Neonatal diabetes mellitus is often associated with neuropsychological dysfunction and developmental defects that are specific to the underlying genetic abnormality. A multidisciplinary assessment is therefore essential when patients are diagnosed. Features of neuropsychological dysfunction and developmental defects should be tested for in adults with a history of neonatal diabetes mellitus.
Agence Nationale de la Recherche-Maladies Rares Research Program Grant, the Transnational European Research Grant on Rare Diseases, the Société Francophone du Diabète-Association Française du Diabète, the Association Française du Diabète, Aide aux Jeunes Diabétiques, a CIFRE grant from the French Government, HRA-Pharma, the French Ministry of Education and Research, and the Société Française de Pédiatrie.

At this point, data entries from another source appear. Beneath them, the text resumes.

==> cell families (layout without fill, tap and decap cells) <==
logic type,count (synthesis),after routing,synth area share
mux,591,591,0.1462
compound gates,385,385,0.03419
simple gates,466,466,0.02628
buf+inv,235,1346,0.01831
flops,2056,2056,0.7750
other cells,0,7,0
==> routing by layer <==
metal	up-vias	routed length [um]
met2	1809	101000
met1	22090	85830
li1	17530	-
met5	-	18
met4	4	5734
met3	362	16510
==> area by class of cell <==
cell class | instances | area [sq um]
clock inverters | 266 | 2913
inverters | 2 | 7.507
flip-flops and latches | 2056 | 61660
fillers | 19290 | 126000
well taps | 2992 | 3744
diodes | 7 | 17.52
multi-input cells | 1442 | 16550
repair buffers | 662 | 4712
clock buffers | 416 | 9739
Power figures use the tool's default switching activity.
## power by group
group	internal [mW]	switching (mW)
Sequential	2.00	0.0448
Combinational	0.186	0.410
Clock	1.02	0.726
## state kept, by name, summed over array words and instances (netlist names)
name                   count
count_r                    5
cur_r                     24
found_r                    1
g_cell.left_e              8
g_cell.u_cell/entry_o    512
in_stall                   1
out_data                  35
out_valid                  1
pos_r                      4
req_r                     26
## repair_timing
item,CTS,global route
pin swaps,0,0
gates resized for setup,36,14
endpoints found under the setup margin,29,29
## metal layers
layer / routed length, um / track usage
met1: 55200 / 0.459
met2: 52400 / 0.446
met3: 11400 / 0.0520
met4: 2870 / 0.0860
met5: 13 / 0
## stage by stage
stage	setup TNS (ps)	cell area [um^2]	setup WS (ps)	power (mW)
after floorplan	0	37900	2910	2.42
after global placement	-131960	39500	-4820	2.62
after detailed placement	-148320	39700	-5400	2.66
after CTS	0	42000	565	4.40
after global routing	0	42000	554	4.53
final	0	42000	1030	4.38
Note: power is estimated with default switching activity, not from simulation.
**config.mk**
```make
export PLATFORM = sky130hd
export DESIGN_NAME = fp7s_front
export DESIGN_NICKNAME = d
export VERILOG_FILES = /design/src/hdl/fixed_point_to_seven_segment_defines.svh /design/src/hdl/fp7s_pkg.sv /design/src/hdl/fp7s_front.sv
export SDC_FILE = /design/constraint.sdc
export NUM_CORES = 1
export LEC_CHECK = 0
export ABC_CLOCK_PERIOD_IN_PS = 8200
export BUFFER_PORTS_ARGS = -buffer_cell sky130_fd_sc_hd__buf_2
export CAP_MARGIN = 40
export CORE_ASPECT_RATIO = 1.5
export CORE_UTILIZATION = 40
export DETAILED_ROUTE_END_ITERATION = 10
export GPL_TIMING_DRIVEN = 0
export PLACE_DENSITY = 0.69
export SLEW_MARGIN = 10
export SYNTH_ARGS = -nofsm -noshare
export SYNTH_HDL_FRONTEND = slang
export SYNTH_SLANG_ARGS = --single-unit
```
**constraint.sdc**
```tcl
create_clock -name vclk -period 8.2
set_clock_uncertainty 0.1 [all_clocks]
set_input_delay 0.82 -clock vclk [all_inputs]
set_output_delay 0.82 -clock vclk [all_outputs]
set_load 0.005 [all_outputs]
```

新生儿糖尿病是一种罕见的胰腺β细胞功能障碍的遗传性疾病。我们比较了在没有β细胞自身免疫和正常胰腺形态的情况下,在 1 岁前被诊断为新生儿糖尿病的患者中,根据遗传亚型的表型特征和临床结局。
我们前瞻性地研究了自 1995 年至 2010 年期间,由法国新生儿糖尿病研究组从 20 个国家转介而来的患者。符合条件的患者为需要胰岛素治疗的高血糖患儿,前提是他们通过超声检查评估胰腺形态正常,β细胞自身免疫检测为阴性。我们评估了 6q24 基因座、KATP 通道亚基基因(ABCC8 和 KCNJ11)和前胰岛素基因(INS)的变化,并研究了基因型与表型之间的关系,特别关注胰腺外异常。

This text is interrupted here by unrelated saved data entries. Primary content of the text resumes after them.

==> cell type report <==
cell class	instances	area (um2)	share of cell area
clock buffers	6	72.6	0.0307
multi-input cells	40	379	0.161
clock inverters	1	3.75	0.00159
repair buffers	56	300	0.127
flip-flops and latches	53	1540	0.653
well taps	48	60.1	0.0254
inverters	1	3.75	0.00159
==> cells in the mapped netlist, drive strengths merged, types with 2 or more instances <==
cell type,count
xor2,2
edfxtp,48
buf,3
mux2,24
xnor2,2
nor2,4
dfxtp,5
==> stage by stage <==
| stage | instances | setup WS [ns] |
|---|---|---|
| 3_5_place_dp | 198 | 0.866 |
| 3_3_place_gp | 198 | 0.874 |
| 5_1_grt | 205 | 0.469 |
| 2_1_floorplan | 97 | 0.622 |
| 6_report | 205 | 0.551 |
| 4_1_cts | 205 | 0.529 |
File: config.mk
export PLATFORM = sky130hd
export DESIGN_NAME = fp7s_csr
export DESIGN_NICKNAME = d
export VERILOG_FILES = /design/src/hdl/fixed_point_to_seven_segment_defines.svh /design/src/hdl/fp7s_pkg.sv /design/src/hdl/fp7s_csr.sv
export SDC_FILE = /design/constraint.sdc
export NUM_CORES = 1
export LEC_CHECK = 0
export ABC_AREA = 1
export BUFFER_PORTS_ARGS = -buffer_cell sky130_fd_sc_hd__buf_2
export CORE_MARGIN = 2
export CORE_UTILIZATION = 23
export DETAILED_ROUTE_END_ITERATION = 12
export PLACE_DENSITY = 0.79
export SYNTH_ARGS = -nofsm -noshare
export SYNTH_HDL_FRONTEND = slang
export SYNTH_SLANG_ARGS = --single-unit
File: constraint.sdc
create_clock -name clock -period 0.8 [get_ports clock]
set_input_delay 0.16 -clock clock [delete_from_list [all_inputs] [get_ports clock]]
set_output_delay 0.16 -clock clock [all_outputs]
set_load 0.005 [all_outputs]
===== src/sv/assert_macros.svh =====
// Assertion macros used by the top level RTL file of the prime sieve engine.
`ifndef ASSERT_MACROS_SVH
`define ASSERT_MACROS_SVH

// Checks a condition at every rising clock edge outside reset.
`define PSE_ASSERT(label, cond, msg) \
  label: assert property (@(posedge clk_i) disable iff (!rst_ni) (cond)) else $error(msg);

// Checks that a condition holds in the cycle after a trigger.
`define PSE_ASSERT_NEXT(label, trig, cond, msg) \
  label: assert property (@(posedge clk_i) disable iff (!rst_ni) (trig) |=> (cond)) \
    else $error(msg);

`endif


===== src/sv/pse_pkg.sv =====
// Types and constants shared by the prime sieve engine modules.
`default_nettype none

package pse_pkg;

  // Width of numbers, limits and counts.
  localparam int unsigned LIM_W = 20;
  // Width of the marking pointer, which may step one prime past the limit.
  localparam int unsigned M_W = LIM_W + 1;
  // Bits per row of the composite bitmap and the shift that selects a row.
  localparam int unsigned ROW_BITS = 32;
  localparam int unsigned ROW_SH = 5;
  // Limit after reset.
  localparam logic [LIM_W-1:0] LIMIT_RESET = LIM_W'(10);

  typedef enum logic [2:0] {
    ST_CLEAR,
    ST_IDLE,
    ST_CHECK,
    ST_MARK_RD,
    ST_MARK_WR,
    ST_EMIT
  } pse_state_e;

  typedef struct packed {
    logic [LIM_W-1:0] number;
    logic             is_prime;
    logic [LIM_W-1:0] prime_count;
    logic             last;
  } pse_res_t;

endpackage

`default_nettype wire


===== src/sv/pse_core.sv =====
// Sieve sequencer: clearing sweep, number check and the marking walk.
`default_nettype none

module pse_core import pse_pkg::*; #(
  parameter int unsigned ROWS = 32768
) (
  input  wire logic                                  clk_i,
  input  wire logic                                  rst_ni,
  input  wire logic [LIM_W-1:0]                      lim_i,
  input  wire logic                                  in_valid_i,
  input  wire logic                                  restart_i,
  output logic                                       in_stall_o,
  output logic                                       res_valid_o,
  input  wire logic                                  res_ready_i,
  output pse_res_t                                   res_o,
  output logic                                       mem_we_o,
  output logic [((ROWS > 1) ? $clog2(ROWS) : 1)-1:0] mem_waddr_o,
  output logic [ROW_BITS-1:0]                        mem_wdata_o,
  output logic                                       mem_re_o,
  output logic [((ROWS > 1) ? $clog2(ROWS) : 1)-1:0] mem_raddr_o,
  input  wire logic [ROW_BITS-1:0]                   mem_rdata_i
);

  localparam int unsigned ADDR_W = (ROWS > 1) ? $clog2(ROWS) : 1;
  localparam logic [ADDR_W-1:0] LAST_ROW = ADDR_W'(ROWS - 1);

  pse_state_e state_q, state_d;

  logic [LIM_W-1:0]  n_q;
  logic [LIM_W-1:0]  cnt_q;
  logic              fin_q;
  logic              prime_q;
  logic [M_W-1:0]    m_q;
  logic [ADDR_W-1:0] clr_q;

  logic              accept;
  logic              n_marked;
  logic              n_is_prime;
  logic [M_W-1:0]    two_n;
  logic [M_W-1:0]    m_sum;
  logic [M_W-1:0]    cand;
  logic              cand_ok;
  logic [ADDR_W-1:0] row_n;
  logic [ADDR_W-1:0] row_m;

  assign accept     = (state_q == ST_IDLE) && in_valid_i;
  assign row_n      = ADDR_W'(n_q >> ROW_SH);
  assign row_m      = ADDR_W'(m_q >> ROW_SH);
  assign n_marked   = mem_rdata_i[n_q[ROW_SH-1:0]];
  assign n_is_prime = (n_q >= LIM_W'(2)) && !n_marked;
  assign two_n      = {n_q, 1'b0};

  // The one shared compare: the first multiple, 2n, during the check,
  // and the next multiple, from the add, during the walk.
  assign m_sum   = m_q + {1'b0, n_q};
  assign cand    = (state_q == ST_CHECK) ? two_n : m_sum;
  assign cand_ok = cand <= {1'b0, lim_i};

  always_comb begin
    state_d = state_q;
    unique case (state_q)
      ST_CLEAR: begin
        if (clr_q == LAST_ROW) begin
          state_d = ST_IDLE;
        end
      end
      ST_IDLE: begin
        if (in_valid_i) begin
          if (restart_i) begin
            state_d = ST_CLEAR;
          end else if (!fin_q && (n_q <= lim_i)) begin
            state_d = ST_CHECK;
          end
        end
      end
      ST_CHECK: begin
        state_d = (n_is_prime && cand_ok) ? ST_MARK_RD : ST_EMIT;
      end
      ST_MARK_RD: begin
        state_d = ST_MARK_WR;
      end
      ST_MARK_WR: begin
        state_d = cand_ok ? ST_MARK_RD : ST_EMIT;
      end
      ST_EMIT: begin
        if (res_ready_i) begin
          state_d = ST_IDLE;
        end
      end
      default: begin
        state_d = ST_CLEAR;
      end
    endcase
  end

  always_comb begin
    in_stall_o  = 1'b1;
    res_valid_o = 1'b0;
    mem_we_o    = 1'b0;
    mem_waddr_o = row_m;
    mem_wdata_o = mem_rdata_i | (ROW_BITS'(1) << m_q[ROW_SH-1:0]);
    mem_re_o    = 1'b0;
    mem_raddr_o = row_m;
    unique case (state_q)
      ST_CLEAR: begin
        mem_we_o    = 1'b1;
        mem_waddr_o = clr_q;
        mem_wdata_o = '0;
      end
      ST_IDLE: begin
        in_stall_o  = 1'b0;
        mem_re_o    = accept;
        mem_raddr_o = row_n;
      end
      ST_CHECK: begin
      end
      ST_MARK_RD: begin
        mem_re_o = 1'b1;
      end
      ST_MARK_WR: begin
        mem_we_o = 1'b1;
      end
      ST_EMIT: begin
        res_valid_o = 1'b1;
      end
      default: begin
      end
    endcase
  end

  always_ff @(posedge clk_i or negedge rst_ni) begin
    if (!rst_ni) begin
      state_q <= ST_CLEAR;
      n_q     <= '0;
      cnt_q   <= '0;
      fin_q   <= 1'b0;
      prime_q <= 1'b0;
      m_q     <= '0;
      clr_q   <= '0;
    end else begin
      state_q <= state_d;
      unique case (state_q)
        ST_CLEAR: begin
          clr_q <= clr_q + ADDR_W'(1);
        end
        ST_IDLE: begin
          if (accept) begin
            if (restart_i) begin
              n_q   <= '0;
              cnt_q <= '0;
              fin_q <= 1'b0;
              clr_q <= '0;
            end else if (n_q > lim_i) begin
              fin_q <= 1'b1;
            end
          end
        end
        ST_CHECK: begin
          prime_q <= n_is_prime;
          m_q     <= two_n;
          if (n_is_prime) begin
            cnt_q <= cnt_q + LIM_W'(1);
          end
        end
        ST_MARK_RD: begin
        end
        ST_MARK_WR: begin
          m_q <= m_sum;
        end
        ST_EMIT: begin
          if (res_ready_i) begin
            if (n_q == lim_i) begin
              fin_q <= 1'b1;
            end else begin
              n_q <= n_q + LIM_W'(1);
            end
          end
        end
        default: begin
        end
      endcase
    end
  end

  assign res_o.number      = n_q;
  assign res_o.is_prime    = prime_q;
  assign res_o.prime_count = cnt_q;
  assign res_o.last        = (n_q == lim_i);

endmodule

`default_nettype wire
**src/rtl/core/qbpl_pkg.sv**
```systemverilog
// Shared types and fixed widths for the quadratic Bezier polyline length block.
`default_nettype none

package qbpl_pkg;

    // Coordinate width of one control point field.
    localparam int COORD_W = 16;

    // Per-segment coordinate delta, sized for the largest segment count (128):
    // |2N(b-a) + (2i-1)(a-2b+c)| < 2^26, so 27 signed bits.
    localparam int DX_W = 27;

    // Sum of two squared deltas, held unsigned; below 2^53.
    localparam int SQ_W = 2 * DX_W;

    // Root of a squared chord, and one root pipeline stage per result bit.
    localparam int ROOT_W      = DX_W;
    localparam int ROOT_STAGES = SQ_W / 2;

    // Scaled chord sum: up to 128 roots of 27 bits.
    localparam int SUM_W = 34;

    // Result width.
    localparam int QUOT_W = 18;

    // Commands from the controller to the datapath.
    typedef struct packed {
        logic load;       // capture the control points, clear the sum
        logic step;       // issue one chord, advance the deltas
        logic div_load;   // form the quotient estimate by reciprocal multiply
        logic div_step;   // raise the estimate by one where the remainder allows
    } qbpl_cmd_t;

    // Status from the datapath to the controller.
    typedef struct packed {
        logic pipe_busy;  // chords still in the square and root pipeline
    } qbpl_status_t;

endpackage

`default_nettype wire

```
**src/rtl/core/qbpl_ctrl.sv**
```systemverilog
// Controller: sequences chord issue, pipeline drain, division and result strobe.
`default_nettype none

module qbpl_ctrl
#(
    parameter int SEGMENTS = 100
)
(
    input  wire logic                    clk,
    input  wire logic                    rst_n,
    input  wire logic                    start,
    output logic                         busy,
    output logic                         done,
    output qbpl_pkg::qbpl_cmd_t          cmd,
    input  wire qbpl_pkg::qbpl_status_t  status
);

    localparam int CNT_W = (SEGMENTS > 1) ? $clog2(SEGMENTS) : 1;

    typedef enum logic [4:0] {
        ST_IDLE   = 5'b00001,
        ST_RUN    = 5'b00010,
        ST_DRAIN  = 5'b00100,
        ST_DIV    = 5'b01000,
        ST_FINISH = 5'b10000
    } state_t;

    state_t           state_reg, state_next;
    logic [CNT_W-1:0] seg_cnt_reg, seg_cnt_next;

    always_comb
    begin
        state_next   = state_reg;
        seg_cnt_next = seg_cnt_reg;
        cmd          = '0;
        done         = 1'b0;
        unique case (state_reg)
            ST_IDLE:
            begin
                if (start)
                begin
                    cmd.load     = 1'b1;
                    seg_cnt_next = '0;
                    state_next   = ST_RUN;
                end
            end
            ST_RUN:
            begin
                cmd.step = 1'b1;
                if (seg_cnt_reg == CNT_W'(SEGMENTS - 1))
                begin
                    state_next = ST_DRAIN;
                end
                else
                begin
                    seg_cnt_next = seg_cnt_reg + 1'b1;
                end
            end
            ST_DRAIN:
            begin
                if (!status.pipe_busy)
                begin
                    cmd.div_load = 1'b1;
                    state_next   = ST_DIV;
                end
            end
            ST_DIV:
            begin
                cmd.div_step = 1'b1;
                state_next   = ST_FINISH;
            end
            ST_FINISH:
            begin
                done       = 1'b1;
                state_next = ST_IDLE;
            end
            default:
            begin
                state_next = ST_IDLE;
            end
        endcase
    end

    always_ff @(posedge clk or negedge rst_n)
    begin
        if (!rst_n)
        begin
            state_reg   <= ST_IDLE;
            seg_cnt_reg <= '0;
        end
        else
        begin
            state_reg   <= state_next;
            seg_cnt_reg <= seg_cnt_next;
        end
    end

    assign busy = (state_reg != ST_IDLE);

endmodule

`default_nettype wire

```
**config.mk**
```make
export PLATFORM = sky130hd
export DESIGN_NAME = qbpl_ctrl
export DESIGN_NICKNAME = d
export VERILOG_FILES = /design/src/rtl/core/qbpl_pkg.sv /design/src/rtl/core/qbpl_ctrl.sv
export SDC_FILE = /design/constraint.sdc
export NUM_CORES = 1
export LEC_CHECK = 0
export BUFFER_PORTS_ARGS = -buffer_cell sky130_fd_sc_hd__buf_2
export CAP_MARGIN = 20
export CORE_AREA = 3 3 40 42
export CTS_CLUSTER_SIZE = 12
export DETAILED_ROUTE_END_ITERATION = 8
export DIE_AREA = 0 0 43 45
export GPL_TIMING_DRIVEN = 0
export HOLD_SLACK_MARGIN = 0.05
export PLACE_DENSITY_LB_ADDON = 0.3
export SYNTH_ARGS = -nofsm -noshare
export SYNTH_HDL_FRONTEND = slang
export SYNTH_SLANG_ARGS = --single-unit
```
**constraint.sdc**
```tcl
create_clock -name clk -period 3.3 [get_ports clk]
set_input_delay 0.165 -clock clk [delete_from_list [all_inputs] [get_ports clk]]
set_output_delay 0.165 -clock clk [all_outputs]
set_load 0.01 [all_outputs]
```
==> Yosys cells after proc, flatten, opt, wreduce, memory -nomap -nowiden <==
Cells that the tools add are included.
{ "classes": {"mux": 14, "n_reduce_logical": 3, "addsub": 1, "eq_ne": 11} }
{ "op_table": {"columns": ["op", "n"], "rows": [
  ["5-bit one-hot mux with 4 select lines", 1],
  ["5-bit two-way mux", 3],
  ["7-bit two-way mux", 2],
  ["7-bit one-hot mux with 2 select lines", 1],
  ["2-bit != test, second input constant", 4],
  ["7-bit by 1-bit adder with 7-bit output, second input constant", 1],
  ["7-bit == test, second input constant", 1],
  ["1-bit two-way mux", 7],
  ["3-bit AND reduction", 2],
  ["5-bit by 1-bit == test with 1-bit output, second input constant", 1],
  ["5-bit by 2-bit == test with 1-bit output, second input constant", 1],
  ["5-bit by 3-bit == test with 1-bit output, second input constant", 1],
  ["5-bit by 4-bit == test with 1-bit output, second input constant", 1],
  ["5-bit == test, second input constant", 1],
  ["5-bit by 1-bit != test with 1-bit output, second input constant", 1],
  ["2-bit nonzero test", 1]
]} }
{ "totals": {"register_bits": 12, "output_inout_bits": 6, "inputBits": 4} }

==> Logic depth before layout (Yosys ltp) <==
{ "logic_depth": {"word_depth": 3, "mapped_depth": 5, "mapped_depth_nobuf": 5} }

==> Least setup slack after synthesis <==
OpenSTA, ideal clock, no wires.
{ "synth_timing": {"kind": "reg2out", "startpoint": "register state_reg[4]", "endpoint": "output busy", "path_stages_with_launch": 4, "path_slack_ns": 1.798, "path_buffers": 1, "arrival_ns": 1.337, "cell_sequence": "dfrtp_1 > or3_1 > buf_6 > or3b_1"} }
{ "synth_between": {"elab_chain_len": 1} }
{ "synth_rtl": {"columns": ["item", "line", "rtl"], "rows": [
  ["start: declaration", "qbpl_ctrl.sv:28", "state_t state_reg, state_next;"],
  ["start signal: assignment", "qbpl_ctrl.sv:93", "state_reg <= state_next;"],
  ["5-bit by 1-bit != test with 1-bit output", "qbpl_ctrl.sv:98", "assign busy = (state_reg != ST_IDLE);"],
  ["end: declaration", "qbpl_ctrl.sv:12", "output logic busy,"]
]} }
Every way passes these cells.

==> Worst setup path in the final report <==
Ends and elaborated chain as after synthesis.

==> run metrics <==
Sinks on Clock Net 12; Worst Hold Class input pin to register; Reg-to-Reg End seg_cnt_reg[5]; Cell Rows 13; Most used DFF post-synth dfrtp_1; global routing usage on met3 under 10%; Core Box Area approximately 1300 um2; setup TNS 0 ns; Routed WL roughly 1200 um; DR iter-0 viols 3; Inserted Diodes 0; initial antenna violation count 0; largest net degree at the start of global routing 13; DR vias around 570; Pre-Repair DR Iteration Count 4; synth unique cells 32; Synth area leaders dfrtp_1 (40%), o21ai_1 (5.8%), nor3b_1 (4.3%); Commonest cells post-synth dfrtp_1 (11), o21ai_1 (8), nand2_1 (5), nor3_1 (5); IO Pins 10; Power Total around 0.00048 W; cell with the most instances after synthesis dfrtp_1; hold_sp status; number of synthesized flops with an enable pin 0; H-Tree Depth 1; Final Setup Violations 0; Routed WL per cell 12.11 um; Req. time, crit path around 3.1 ns; crit path launch type register; Synth warnings 0; CTS resizes 0; status completed; Final Hold Viols 0; Final #Nets between 90 and 100; Mapped Nets a little under 80; crit path capture type output pin; via/cell ratio 5.653; area grow syn2layout 15.86%; MaxCap Viol Count 0; CP Cell Sequence or3_1 > buf_6 > or3b_1 > buf_2; peak supply drop a little under 0.3 mV; clk root buf clkbuf_4; relative slew slack around three quarters; Max stage delay on crit path about 0.43 ns; P_leak 0.3674 nW; DIE AREA 1935 um2; max reg flops 7; postcts setup bufs 0; Die Ht between 40 and 50 um; fmax roughly 0.52 GHz; largest fanout on the critical path 6; register area ~300 um2; GRT Util Overall 14.79%; Filler cells between 100 and 150; actual slew at the worst max-slew pin around 0.35 ns; Crit-path slowest cell dfrtp_1; Inserted Clock Buffers 3; Initial Util between 50% and 60%; Avg Inst Size Synth roughly 9.6 um2; Die X 43 um; RSZ-0062 raised after global routing no; DRC errors left 0; global-route wire length before repair around 2100 um; area leader, netlist dfrtp_1; Worst Hold End state_reg[3]; Hold Buf Count CTS 1; Critical Path AT about 1.8 ns; part of the cycle the worst path needs between 50% and 60%; RR Startpoint state_reg[4]; post-synthesis instance total just over 70; vias in the first global route about 460; layer with the highest usage met1; share of cells above drive strength 1 26.74%; met1 Track Usage GR 21.16%; Syn Std Cell Area 694.4 um2; setup slack, reg-to-reg 1.78 ns; GRT Residual Overflow 0; M2 GR Usage around a fifth; hpwl dp slightly below 900 um; Detail Route Antenna Nets 0; Async S/R FF share, synth 100.0%; CTS Buffer Depth 2; PwrDens between 500 and 600 nW/um2; worst setup path class register to output pin; RePlAce Congestion approximately 0.83; port bufs 9; clk slew on worst S/H paths roughly 0.08 ns; cell depth of the worst hold path 2; top cell type's share of synthesized area between 30% and 40%; Slew Viols, Final 0; min cycle time layout 1.914 ns; multi-input logic area between 300 and 400 um2; Worst Clk Skew 0.001542 ns; CTS tree done; flops & latches, synth 12; clk_lat worst skew ~0.27 ns; Worst Reg-to-Reg Cells 5; register area share after synthesis a little over two fifths
## power breakdown
part | switching, W | internal (W)
Clock | 0.0000503 | 0.0000671
Sequential | 0.0000253 | 0.000173
Combinational | 0.0000915 | 0.0000693
Total | 0.000167 | 0.000310
## per-stage QoR
stage               setup WS [ns]  hold WS (ns)  cell area [um2]  instances  util, %
global placement            1.685       0.05881            758.2         96    59.01
global route                1.323       0.05557            804.5        101    62.61
CTS                         1.378       0.05586            804.5        101    62.61
floorplan                   1.798       -0.1306            694.4         72        -
detailed placement          1.682       0.05934            758.2         96    59.01
finish                      1.386       0.06281            804.5        101    62.61
## worst max-delay path by stage
stage / from / endpoint / slack, ns
floorplan: state_reg[4] / busy / 1.80
global placement: state_reg[4] / busy / 1.69
detailed placement: state_reg[4] / busy / 1.68
CTS: state_reg[4] / busy / 1.38
global route: state_reg[4] / busy / 1.32
finish: state_reg[4] / busy / 1.39
## cells in the final DEF, fill, tap and decap left out, types with 3 or more instances in the layout
cell      count
a31oi_1       4
and3_1        3
buf_2        10
clkbuf_4      3
dfrtp_1      11
inv_1         3
nand2_1       5
nand2b_1      3
nor2_1        4
nor3_1        5
nor3b_1       4
o21ai_1       8
## per-layer routing
layer | part of all wire (%) | vias to the layer above
li1 | - | 293
met1 | 48 | 262
met2 | 43 | 14
met3 | 7.0 | 2
met4 | 0.98 | 0
met5 | 0 | -
## cell type report
class / count / area share, %
inverter: 3 / 1.400
multi-input combinational: 53 / 44.01
buffer: 4 / 3.421
sequential: 12 / 37.48
timing repair buffer: 10 / 6.843
tap: 15 / 2.333
clock buffer: 4 / 4.510
## worst max-delay path: cells and delay by family, from the launching register on
kind	cells	cell delay, ns
simple gates	2	0.76
flops	1	0.43
buf+inv	2	0.29
## cells by family (layout without fill, tap and decap cells)
group | count (synthesis) | count (layout) | synth area share (%)
AO/OA/AOI/OAI | 17 | 17 | 16.22
AND/OR/NAND/NOR | 34 | 34 | 31.53
buffers and inverters | 7 | 21 | 5.585
flip-flops | 12 | 12 | 43.42
adder cells (fa/ha/maj) | 1 | 1 | 1.802
multiplexers | 1 | 1 | 1.441
Power figures use the tool's default switching activity.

我们共检测了 174 名指数患者,其中 47 名(27%)没有检测到遗传缺陷。在其余的 127 名指数患者中,40 名(31%)有 6q24 异常,43 名(34%)有 KCNJ11 突变,31 名(24%)有 ABCC8 突变,13 名(10%)有 INS 突变。我们报告了在编码 KATP 通道亚基的基因突变的 13 名指数患者(基因突变患者的 18%)中出现发育迟缓伴或不伴癫痫。在中位年龄 7 岁(IQR 1-15)时,对 27 名未出现发育迟缓或癫痫的 KATP 通道亚基基因突变的指数患者进行了深入的神经心理测试。所有接受测试的指数患者均出现运动协调障碍(特别是视觉空间运动障碍)或注意力缺陷。与 KATP 通道亚基基因突变的指数患者相比,6q24 异常的患者具有特定的特征:涉及心脏、肾脏或泌尿道的发育缺陷(8/36 [22%] 比 2/71 [3%];p=0.002)、宫内生长受限(34/37 [92%] 比 34/70 [48%];p<0.0001)和早期诊断(中位年龄 5.0 天,IQR 1.0-14.5 比 45.5 天,IQR 27.2-95.0;p<0.0001)。在中位年龄 17 周(IQR 9.5-39.0)时,89 名(51%)指数患者缓解了新生儿糖尿病,中位随访时间为 4.7 年(IQR 1.5-12.8)。复发很常见,6q24 异常组与 KATP 通道亚基基因突变组之间没有差异(82%比 86%;p=0.36)。
新生儿糖尿病常伴有神经心理功能障碍和特定于潜在遗传异常的发育缺陷。因此,当患者被诊断时,需要进行多学科评估。应在有新生儿糖尿病病史的成人中测试神经心理功能障碍和发育缺陷的特征。
法国罕见病研究计划资助,跨欧洲罕见病研究资助,法国糖尿病协会-法国糖尿病协会,法国糖尿病协会,青少年糖尿病援助组织,法国政府的 CIFRE 资助,HRA-Pharma,法国教育部和研究部,以及法国儿科协会。